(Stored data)
+ + +

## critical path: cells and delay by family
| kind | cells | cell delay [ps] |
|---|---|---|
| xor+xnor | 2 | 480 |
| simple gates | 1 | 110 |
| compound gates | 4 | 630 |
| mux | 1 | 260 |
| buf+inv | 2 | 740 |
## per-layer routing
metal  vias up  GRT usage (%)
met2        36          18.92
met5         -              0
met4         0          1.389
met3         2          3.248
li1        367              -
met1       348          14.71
--- src/rtl/motion_sequencer_pkg.sv ---
// Shared constants for the motion sequencer: state encodings, command width
// and default tuning values.
package motion_pkg;
  localparam int CMD_W = 8;

  localparam int DEF_THROTTLE_STEP = 4;
  localparam int DEF_BRAKE_STEP    = 8;
  localparam int DEF_MAX_CMD       = 255;
  localparam int DEF_STOP_HOLD     = 16;

  localparam logic [2:0] ST_HOLD   = 3'd0;
  localparam logic [2:0] ST_PARK   = 3'd1;
  localparam logic [2:0] ST_ACCEL  = 3'd2;
  localparam logic [2:0] ST_DECEL  = 3'd3;
  localparam logic [2:0] ST_EBRAKE = 3'd4;
endpackage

+ + +

WORK TO COMPLETE >>
The records are above. How many lines in them contain the word "delay"? Give the number alone.

RESPONSE >>
2